The target areas may be any tissue or object at which the laser is directed. The non-target areas to which the phosphors are applied may include, but are not limited to, any portion of a scope or laser delivery apparatus, including a laser sheath, buffer material of the fiber, endoscope working channel, and cardiac or urological stents, as well as tissues in the vicinity the target.
The phosphors applied to or providing in the non-target areas include any materials that, when exposed to a particular wavelength, emit light at a different wavelength. In one embodiment, the phosphors may be rare-earth nanophosphors that up-convert IR wavelengths to visible or near visible wavelengths, and therefore provide a detectable indication of overheating in the area of the target.
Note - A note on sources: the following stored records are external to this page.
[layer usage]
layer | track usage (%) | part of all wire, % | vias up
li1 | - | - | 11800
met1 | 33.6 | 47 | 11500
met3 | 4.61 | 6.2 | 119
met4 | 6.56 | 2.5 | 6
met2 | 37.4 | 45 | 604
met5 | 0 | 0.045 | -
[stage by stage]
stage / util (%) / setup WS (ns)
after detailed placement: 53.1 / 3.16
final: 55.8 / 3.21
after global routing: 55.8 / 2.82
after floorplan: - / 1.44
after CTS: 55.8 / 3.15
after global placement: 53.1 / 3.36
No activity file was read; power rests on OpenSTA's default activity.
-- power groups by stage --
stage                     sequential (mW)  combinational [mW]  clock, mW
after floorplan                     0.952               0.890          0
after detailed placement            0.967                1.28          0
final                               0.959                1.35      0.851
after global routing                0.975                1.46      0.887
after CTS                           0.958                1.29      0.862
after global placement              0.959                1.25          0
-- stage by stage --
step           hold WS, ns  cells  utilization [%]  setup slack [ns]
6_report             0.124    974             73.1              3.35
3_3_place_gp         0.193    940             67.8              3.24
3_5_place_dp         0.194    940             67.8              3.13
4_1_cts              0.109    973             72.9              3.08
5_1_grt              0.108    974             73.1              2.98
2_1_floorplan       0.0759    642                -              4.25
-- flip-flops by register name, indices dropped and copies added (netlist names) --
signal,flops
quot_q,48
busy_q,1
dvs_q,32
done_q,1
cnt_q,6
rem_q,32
$ cat src/rtl/lse_pkg.sv
package lse_pkg;

    localparam int VAL_W   = 24;
    localparam int TAB_LEN = 29;
    localparam int TAB_IW  = 5;

    localparam logic signed [VAL_W-1:0] VAL_MIN = 24'sh800000;
    localparam logic signed [VAL_W-1:0] VAL_MAX = 24'sh7FFFFF;

    // exp(-2^-24) in Q0.62, seed of the squaring chain
    localparam logic [61:0] TAB0    = 62'h3FFF_FFC0_0000_2000;
    localparam logic [62:0] Q62_ONE = 63'h4000_0000_0000_0000;
    localparam logic [63:0] LN2_Q64 = 64'hB172_17F7_D1CF_79AC;

    // multiplier operand select
    localparam logic [1:0] MS_TAB = 2'd0;
    localparam logic [1:0] MS_EXP = 2'd1;
    localparam logic [1:0] MS_SQ  = 2'd2;
    localparam logic [1:0] MS_LN  = 2'd3;

    typedef struct packed {
        logic signed [VAL_W-1:0] log_value;
        logic                    value_is_zero;
        logic                    last_term;
    } t_term_beat;

    typedef struct packed {
        logic signed [VAL_W-1:0] sum_value;
        logic                    sum_is_zero;
    } t_result_beat;

    typedef struct packed {
        logic              in_ready;
        logic              mul_start;
        logic [1:0]        mul_sel;
        logic [TAB_IW-1:0] tab_idx;
        logic [TAB_IW-1:0] bit_idx;
        logic              tab_wr;
        logic              rd_en;
        logic              term_load;
        logic              acc_upd;
        logic              sum_clr;
        logic              sum_add;
        logic              norm_load;
        logic              norm_shift;
        logic              sq_upd;
        logic              res_load;
        logic              res_zero;
    } t_cmd;

    typedef struct packed {
        logic in_fire;
        logic in_last;
        logic nz_zero;
        logic idx_last;
        logic d_big;
        logic d_bit;
        logic mul_done;
        logic m_norm;
        logic out_free;
    } t_sts;

endpackage

$ cat src/rtl/lse_ctrl.sv
module lse_ctrl #(
    parameter int MAX_TERMS = 64,
    parameter int FRAC_BITS = 16
) (
    input  logic                         i_clk,
    input  logic                         i_rst_n,
    input  lse_pkg::t_sts                i_sts,
    output lse_pkg::t_cmd                o_cmd,
    output logic [$clog2(MAX_TERMS)-1:0] o_rd_addr
);
    import lse_pkg::*;

    localparam int ADDR_W = $clog2(MAX_TERMS);
    localparam logic [TAB_IW-1:0] BIT_END = TAB_IW'(FRAC_BITS + 5);
    localparam logic [4:0] TAB_LAST = 5'(TAB_LEN - 2);

    localparam logic [3:0] S_TB_START = 4'd0;
    localparam logic [3:0] S_TB_WAIT  = 4'd1;
    localparam logic [3:0] S_LOAD     = 4'd2;
    localparam logic [3:0] S_CHECK    = 4'd3;
    localparam logic [3:0] S_RD       = 4'd4;
    localparam logic [3:0] S_TERM     = 4'd5;
    localparam logic [3:0] S_SCAN     = 4'd6;
    localparam logic [3:0] S_EWAIT    = 4'd7;
    localparam logic [3:0] S_NEXT     = 4'd8;
    localparam logic [3:0] S_NORM     = 4'd9;
    localparam logic [3:0] S_SQ_START = 4'd10;
    localparam logic [3:0] S_SQ_WAIT  = 4'd11;
    localparam logic [3:0] S_LN_START = 4'd12;
    localparam logic [3:0] S_LN_WAIT  = 4'd13;
    localparam logic [3:0] S_DONE     = 4'd14;

    logic [3:0]        r_state, n_state;
    logic [ADDR_W-1:0] r_idx, n_idx;
    logic [TAB_IW-1:0] r_bit, n_bit;
    logic [4:0]        r_cnt, n_cnt;
    logic              r_zero, n_zero;

    always_comb begin
        n_state = r_state;
        n_idx   = r_idx;
        n_bit   = r_bit;
        n_cnt   = r_cnt;
        n_zero  = r_zero;
        o_cmd   = '0;
        o_cmd.tab_idx = r_cnt;
        o_cmd.bit_idx = r_bit;
        case (r_state)
            S_TB_START: begin
                o_cmd.mul_sel   = MS_TAB;
                o_cmd.mul_start = 1'b1;
                n_state         = S_TB_WAIT;
            end
            S_TB_WAIT: begin
                o_cmd.mul_sel = MS_TAB;
                if (i_sts.mul_done) begin
                    o_cmd.tab_wr = 1'b1;
                    if (r_cnt == TAB_LAST) begin
                        n_state = S_LOAD;
                    end else begin
                        n_cnt   = r_cnt + 5'd1;
                        n_state = S_TB_START;
                    end
                end
            end
            S_LOAD: begin
                o_cmd.in_ready = 1'b1;
                if (i_sts.in_fire && i_sts.in_last) begin
                    n_state = S_CHECK;
                end
            end
            S_CHECK: begin
                n_idx         = '0;
                o_cmd.sum_clr = 1'b1;
                if (i_sts.nz_zero) begin
                    n_zero  = 1'b1;
                    n_state = S_DONE;
                end else begin
                    n_zero  = 1'b0;
                    n_state = S_RD;
                end
            end
            S_RD: begin
                o_cmd.rd_en = 1'b1;
                n_state     = S_TERM;
            end
            S_TERM: begin
                o_cmd.term_load = 1'b1;
                n_bit           = '0;
                n_state         = S_SCAN;
            end
            S_SCAN: begin
                o_cmd.mul_sel = MS_EXP;
                if (i_sts.d_big) begin
                    n_state = S_NEXT;
                end else if (r_bit == BIT_END) begin
                    o_cmd.sum_add = 1'b1;
                    n_state       = S_NEXT;
                end else if (i_sts.d_bit) begin
                    o_cmd.mul_start = 1'b1;
                    n_state         = S_EWAIT;
                end else begin
                    n_bit = r_bit + TAB_IW'(1);
                end
            end
            S_EWAIT: begin
                o_cmd.mul_sel = MS_EXP;
                if (i_sts.mul_done) begin
                    o_cmd.acc_upd = 1'b1;
                    n_bit         = r_bit + TAB_IW'(1);
                    n_state       = S_SCAN;
                end
            end
            S_NEXT: begin
                if (i_sts.idx_last) begin
                    o_cmd.norm_load = 1'b1;
                    n_state         = S_NORM;
                end else begin
                    n_idx   = r_idx + ADDR_W'(1);
                    n_state = S_RD;
                end
            end
            S_NORM: begin
                if (i_sts.m_norm) begin
                    n_cnt   = '0;
                    n_state = S_SQ_START;
                end else begin
                    o_cmd.norm_shift = 1'b1;
                end
            end
            S_SQ_START: begin
                o_cmd.mul_sel   = MS_SQ;
                o_cmd.mul_start = 1'b1;
                n_state         = S_SQ_WAIT;
            end
            S_SQ_WAIT: begin
                o_cmd.mul_sel = MS_SQ;
                if (i_sts.mul_done) begin
                    o_cmd.sq_upd = 1'b1;
                    n_cnt        = r_cnt + 5'd1;
                    n_state      = (r_cnt == 5'd31) ? S_LN_START : S_SQ_START;
                end
            end
            S_LN_START: begin
                o_cmd.mul_sel   = MS_LN;
                o_cmd.mul_start = 1'b1;
                n_state         = S_LN_WAIT;
            end
            S_LN_WAIT: begin
                o_cmd.mul_sel = MS_LN;
                if (i_sts.mul_done) begin
                    n_state = S_DONE;
                end
            end
            S_DONE: begin
                o_cmd.mul_sel  = MS_LN;
                o_cmd.res_zero = r_zero;
                if (i_sts.out_free) begin
                    o_cmd.res_load = 1'b1;
                    n_state        = S_LOAD;
                end
            end
            default: begin
                n_state = S_LOAD;
            end
        endcase
    end

    always_ff @(posedge i_clk) begin
        if (!i_rst_n) begin
            r_state <= S_TB_START;
            r_idx   <= '0;
            r_bit   <= '0;
            r_cnt   <= '0;
            r_zero  <= 1'b0;
        end else begin
            r_state <= n_state;
            r_idx   <= n_idx;
            r_bit   <= n_bit;
            r_cnt   <= n_cnt;
            r_zero  <= n_zero;
        end
    end

    assign o_rd_addr = r_idx;
endmodule

$ cat config.mk
export PLATFORM = sky130hd
export DESIGN_NAME = lse_ctrl
export DESIGN_NICKNAME = d
export VERILOG_FILES = /design/src/rtl/lse_pkg.sv /design/src/rtl/lse_ctrl.sv
export SDC_FILE = /design/constraint.sdc
export NUM_CORES = 1
export LEC_CHECK = 0
export ABC_AREA = 1
export BUFFER_PORTS_ARGS = -buffer_cell sky130_fd_sc_hd__buf_2
export CAP_MARGIN = 25
export CORE_UTILIZATION = 45
export DETAILED_ROUTE_END_ITERATION = 8
export PLACE_DENSITY = 0.78
export SLEW_MARGIN = 15
export SYNTH_ARGS = -nofsm -noshare
export SYNTH_HDL_FRONTEND = slang
export SYNTH_SLANG_ARGS = --single-unit
export TNS_END_PERCENT = 50
$ cat constraint.sdc
create_clock -name i_clk -period 2 [get_ports i_clk]
set_input_delay 0.4 -clock i_clk [delete_from_list [all_inputs] [get_ports i_clk]]
set_output_delay 0.4 -clock i_clk [all_outputs]
set_load 0.03 [all_outputs]
Yosys cells after proc, flatten, opt, wreduce, memory -nomap -nowiden
Cells that the tools add are included.
Storage, ports and cells
  input port bits: 11
  logic and storage cells: 101
  output and inout port bits: 31
  register bits: 21
Cells by class
  multiplexer cells: 50
  add/subtract/negate cells: 3
  equality and inequality tests: 30
  reductions and logical operators: 13
Operators by type and width (number)
  4-bit case mux with 15 select lines: 1
  4-bit 2-to-1 mux: 12
  5-bit 2-to-1 mux: 8
  5-bit case mux with 3 select lines: 2
  4-bit == test (second input constant): 7
  2-bit != test (second input constant): 12
  1-bit 2-to-1 mux: 20
  4-bit by 3-bit == test with 1-bit output (second input constant): 4
  5-bit == test (second input constant): 3
  6-bit case mux with 2 select lines: 1
  5-bit by 1-bit adder with 5-bit output (second input constant): 2
  5-bit AND reduction: 2
  4-bit by 2-bit == test with 1-bit output (second input constant): 2
  8-bit AND reduction: 1
  6-bit by 1-bit adder with 6-bit output (second input constant): 1
  6-bit 2-to-1 mux: 1
  2-bit case mux with 3 select lines: 1
  3-bit nonzero test: 2
  3-bit OR reduction: 2
  4-bit by 1-bit == test with 1-bit output (second input constant): 1
  4-bit zero test: 1
  2-bit 2-to-1 mux: 2
  4-bit != test (second input constant): 1
  2-bit OR reduction: 2
  other kinds (5): 5

Depth between registers and ports, before layout
  depth after elaboration: 5
  mapped depth: 11

Worst setup path before layout
Ideal clock, no wire load.
  kind: reg2out
  start: register r_bit[1]
  end: output port o_cmd[23] in the netlist's numbering
  slack: -0.116 ns
  buffers on the path: 0
  stages on the path, launching flop included: 6
  data arrival time: 1.716 ns
  cells stage by stage: dfxtp_1 > inv_1 > ha_1 > nand2_1 > o21ai_0 > o31ai_1
RTL lines
  from (decl): line lse_ctrl.sv:35  | logic [TAB_IW-1:0] r_bit, n_bit;
  from (signal assigned): line lse_ctrl.sv:179  | r_bit <= n_bit;
  to (decl): line lse_ctrl.sv:8  | output lse_pkg::t_cmd o_cmd,

==> impl_metrics.yaml <==
cts:
  holdBufCountCts: 0
  clockBufferDepth: 2
  numClockSinks: 21
  htree_num_levels: 1
  cts_tree: "built"
  numCtsBuffers: 3
  cts_root_buf: "clkbuf_4"
  clock_latency_ns: 0.30
  path_clk_slew_ns: 0.12
  post_cts_buffers: 0
sta:
  fin_crit_sh_pct: 96.4
  setup_ws_ns: 0.0718
  fin_crit_ns: 1.93
  setup_viol: 0
  max_slew_margin_pct: 69.6
  hold_viol_final: 0
  slew_viol_final: 0
  fin_skew_ns: 0.00491
  timing.fmax_mhz: 519
  tightest_slew_ns: 0.455
global_route:
  antenna_found_initial: 0
  grt_pass1_vias: 1495
  grt_first_pass_wirelength_um: 6420
  grt_overflow: 0
  grt_usage_pct: 22.7
  grt_start_max_net_pins: 15
placed_design:
  dpl.hpwl_um: 3100
  dpl.cell_count: 337
  dp_slack_ns: 0.264
  placed_cell_area_um2: 1830
  io_buffers: 41
  gp_congestion: 0.942
critical_path:
  critical_path.max_stage_delay_ns: 0.43
  slowest_stage: "dfxtp_2"
  end_kind: "output pin"
  cp.arrival_ns: 1.53
  crit_path_max_fanout: 6
  cp_cell_sequence: "inv_2, nor2_4, nand2_2, o31ai_2, buf_4"
  start_kind: "flop"
  critPathKind: "reg2out"
  required_ns: 1.60
yosys:
  yosys_warnings: 0
  synthArstFlopShare_pct: 0
  syn_nets: 268
  synth_top_family_by_area: "simple AND/OR/NAND/NOR gates"
  synthCells: 252
  syn_area_um2: 1580
  synth_compound_area_share_pct: 9.36
  syn_avg_cell_area_um2: 6.26
  synth-xor-area-share_pct: 2.78
  ys.flop_type: "dfxtp_1"
  synth_fa_ha_area_share_pct: 3.97
  synth_mux_area_share_pct: 0
  yosysSeqAreaShare_pct: 26.6
  yosysUniqueCellTypes: 32
  synthSimpleGateAreaFrac_pct: 48.7
  synth_edf_count: 0
  ys_seq_elements: 21
final_layout:
  stdcell_area_um2: 1880
  area_growth_pct: 19.4
  layout_commonest_cell: "nand2_1"
  fin_nets: 312
  final_cell_mix: "nand2_1, nor2_1, buf_2"
  antenna_cells: 0
  final_util_pct: 56.5
  final-instance-count-excl-fill: 341
  drive_above_1_share_pct: 27.8
routing:
  wl_per_cell_um: 11.8
  via_per_inst: 5.16
  vias: 1759
  final_antenna_net_count: 0
  drtIter0Drc: 123
  drc: 0
  drt-total-wl_um: 4020
  dr.pass1.iters: 5
worst_hold_path:
  hold_class: "in2reg"
status:
  status: "complete, no violations"
run:
  maxCapViolations: 0
die:
  initial_core_util_pct: 47.3
  die_h_um: 61.2
  die_x_um: 61.2
  io_pins: 42
  rows: 21
  dieArea_um2: 3750
  coreArea_um2: 3340
power_and_ir_drop:
  power_w: 0.00161
  p_leak_nw: 0.925
  p_per_area_nw_per_um2: 853
  ir_drop_v: 0.000570
-- final timing paths --
| path | startpoint | endpoint | slack (ns) | cells after the start |
|---|---|---|---|---|
| max | r_state[2] | o_cmd[23] | 0.07 | 5 |
| min | i_rst_n | r_state[2] | 0.39 | 3 |
| max reg2reg | r_cnt[0] | r_state[1] | 0.44 | 11 |
| min reg2reg | r_zero | r_zero | 0.49 | 2 |
-- flip-flops by register name, summed over array words and instances (netlist names) --
signal and cells:
r_bit 5, o_rd_addr 6, r_zero 1, r_state 4
r_cnt 5
-- logic make-up (layout without fill, tap and decap cells) --
family	Yosys count	after routing
adder cells (fa/ha/maj)	5	5
buffers and inverters	34	77
AO/OA/AOI/OAI	26	26
XOR/XNOR	5	5
flip-flops	21	21
AND/OR/NAND/NOR	161	161
-- stage by stage --
step           hold slack, ns    TNS, ns
2_1_floorplan           0.447          0
3_3_place_gp            0.466          0
3_5_place_dp            0.471          0
4_1_cts                 0.374          0
5_1_grt                 0.380  -0.000332
6_report                0.388          0
-- Yosys cell counts (2+ instances only) --
cell	count	area share, %
a21oi_1	13	4.1
a21oi_2	2	1.1
dfxtp_1	21	27
ha_1	5	4.0
inv_1	26	6.2
inv_2	5	1.2
nand2_1	62	15
nand2_2	6	2.4
nand2_4	3	2.1
nand3_1	23	7.3
nand3_2	3	1.9
nand4_1	3	1.2
nor2_1	45	11
nor2_2	3	1.2
nor2_4	4	2.9
nor3_1	3	0.95
o21ai_0	6	1.9
o22ai_1	2	0.79
xor2_1	4	2.2
-- power breakdown --
part	internal [W]	switching [W]	leakage (nW)
Combinational	0.000258	0.000589	0.737
Sequential	0.000476	0.0000785	0.173
Clock	0.0000777	0.000129	0.0150
-- repair_timing --
| action | 4_1_cts | 5_1_grt |
|---|---|---|
| gates resized for setup | 5 | 10 |
| setup endpoints to repair | 2 | 5 |
| pin swaps | 0 | 0 |
-- critical path, delay by kind of cell (launching register included) --
family,cells,cell delay [ns]
AOI/OAI and AO/OA,1,0.25
buffers and inverters,2,0.29
DFF,1,0.43
and+or+nand+nor,2,0.26
-- cell type report --
| class | count | area, um2 |
|---|---|---|
| clock buffers | 4 | 26.3 |
| fillers | 343 | 1450 |
| inverters | 32 | 120 |
| multi-input cells | 197 | 1040 |
| flip-flops and latches | 21 | 433 |
| well taps | 46 | 57.6 |
| repair buffers | 41 | 210 |
-- layer usage --
layer	wire length (um)	GRT usage [%]	part of all wire, %
met4	112	9.42	2.8
met1	1930	31.1	48
met5	0	0	0
met2	1680	35.1	42
met3	289	3.99	7.2
Power figures use the tool's default switching activity.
However, the invention is not limited to up-conversion of IR wavelengths, or to emissions in the visible or near visible wavelengths, but also may include materials that down-convert higher wavelengths to visible or near visible, and to phosphors that emit IR or UV rather than visible or near-visible radiation. The phosphors may also be used for monitoring purposes other than overheating detection. For example, phosphors may be included in the fiber itself, and in particular the cladding and/or buffer, to be used as an indicator of excess energy absorption in the cladding or buffer. Furthermore, multiple different types of phosphors may be provided in a particular application to carry out different monitoring functions.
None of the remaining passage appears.